What is the Daily Report about and all those codes on it?

Posted on September 2, 2014 • 2 min read • 335 words

I wanted to download a delivery receipt from the user private area, but I ended downloading a PDF file named Daily Report containing a hundred pages with thousands of meaningless codes. Please explain what this Daily Report is.

For every email you register through eEvidence, we generate an eEvid.Cert delivery receipt that contains the following information:

  1. Relevant header information from the registered email: sender's and recipient's addresses, the date you sent the email, the email subject, the names of any files attached to the email and the IP address from which the email was delivered to us.
  2. A hash (digital fingerprint) obtained from the original email and a hash from each file attached to your email, if any.
  3. Relevant information from the transmission of your email to intended recipient(s), including the email delivery acceptance by each recipient's legitimate mail server.
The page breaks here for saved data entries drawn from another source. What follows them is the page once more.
[src/rtl/fetch_stage.sv]
// rtl/fetch_stage.sv - instruction fetch stage: PC, request throttle, tag queue, decode buffer
module fetch_stage #(
   parameter logic [31:0] RESET_PC = 32'h0000_0000,
   parameter int          DEPTH    = 2,
   parameter logic [31:0] NOP      = 32'h0000_0013
) (
   input  logic        clk,
   input  logic        rst,
   output logic        imem_req_valid,
   input  logic        imem_req_ready,
   output logic [31:0] imem_addr,
   input  logic        imem_rsp_valid,
   input  logic [31:0] imem_rsp_data,
   output logic        instr_valid,
   input  logic        instr_ready,
   output logic [31:0] instr,
   output logic [31:0] instr_pc,
   input  logic        redirect_valid,
   input  logic [31:0] redirect_pc
);
   localparam int AW = $clog2(DEPTH);
   localparam int CW = AW + 1;

   logic [31:0]   pc, last_pc;
   logic [31:0]   buf_instr [DEPTH];
   logic [31:0]   buf_pc    [DEPTH];
   logic [31:0]   tag_q     [DEPTH];
   logic [AW-1:0] buf_rd, buf_wr, tag_rd, tag_wr;
   logic [CW-1:0] count, outstanding, drop;
   logic [CW:0]   inflight;
   logic          accept, rsp_keep, pop;
   logic          unused_low_bits;

   assign unused_low_bits = &{1'b0, redirect_pc[1:0]};

   // Throttle counts both buffered and in-flight work so a response always has a slot.
   assign inflight       = {1'b0, outstanding} + {1'b0, count};
   assign imem_req_valid = !rst && !redirect_valid && (inflight < (CW+1)'(DEPTH));
   assign imem_addr      = {pc[31:2], 2'b00};
   assign accept         = imem_req_valid && imem_req_ready;
   assign rsp_keep       = imem_rsp_valid && (drop == '0) && !redirect_valid;
   assign instr_valid    = (count != '0);
   assign pop            = instr_valid && instr_ready && !redirect_valid;
   assign instr          = instr_valid ? buf_instr[buf_rd] : NOP;
   assign instr_pc       = instr_valid ? buf_pc[buf_rd] : last_pc;

   always_ff @(posedge clk or posedge rst) begin
      if (rst) begin
         pc          <= RESET_PC;
         last_pc     <= RESET_PC;
         count       <= '0;
         outstanding <= '0;
         drop        <= '0;
         buf_rd      <= '0;
         buf_wr      <= '0;
         tag_rd      <= '0;
         tag_wr      <= '0;
      end else if (redirect_valid) begin
         // Everything still in flight after this cycle's response becomes stale.
         pc          <= {redirect_pc[31:2], 2'b00};
         count       <= '0;
         buf_rd      <= '0;
         buf_wr      <= '0;
         tag_rd      <= '0;
         tag_wr      <= '0;
         outstanding <= outstanding - CW'(imem_rsp_valid);
         drop        <= outstanding - CW'(imem_rsp_valid);
      end else begin
         if (accept) begin
            pc     <= pc + 32'd4;
            tag_wr <= tag_wr + 1'b1;
         end
         if (rsp_keep) begin
            buf_wr <= buf_wr + 1'b1;
            tag_rd <= tag_rd + 1'b1;
         end
         if (pop) begin
            buf_rd  <= buf_rd + 1'b1;
            last_pc <= buf_pc[buf_rd];
         end
         if (imem_rsp_valid && (drop != '0))
            drop <= drop - 1'b1;
         count       <= count + CW'(rsp_keep) - CW'(pop);
         outstanding <= outstanding + CW'(accept) - CW'(imem_rsp_valid);
      end
   end

   always_ff @(posedge clk) begin
      if (accept)
         tag_q[tag_wr] <= imem_addr;
      if (rsp_keep) begin
         buf_instr[buf_wr] <= imem_rsp_data;
         buf_pc[buf_wr]    <= tag_q[tag_rd];
      end
   end
endmodule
Finally, we attach a full copy of the original email to the eEvid.Cert PDF (see the Attachment Panel on Adobe Reader or Adobe Acrobat), and we digitally sign the delivery receipt to grant its integrity.

About the Daily Report

The Daily Report is a complementary report, meant to officially date every delivery receipt issued on a given day. By officially dating the Daily Report, we can prove that each eEvid.Cert, and its contents, already existed on that date.

The Daily Report consists of two columns of data:

  1. Left column, listing the unique ID of every eEvid.Cert issued the day before. This is the same code we use to name the eEvid.Certs.
  2. Right column, listing the hash obtained from each eEvid.Cert.

The Daily Report is also digitally signed, as every eEvid.Cert is. However, the Daily Report digital signature also includes a digital time-stamp (RFC 3161), issued by an official Time Stamp Authority (TSA, from the Wikipedia). Similar to a Matryoshka doll, the time-stamped Daily Report then becomes the top layer of the electronic evidence, unequivocally proving the date in which the hash of the eEvid.Cert already existed. And if a hash existed on a given date, the file from which it was obtained existed on that date as well.

Bottom line. Do not worry too much about the Daily Report. Keep your eEvid.Certs in a safe place and we'll take care of the rest.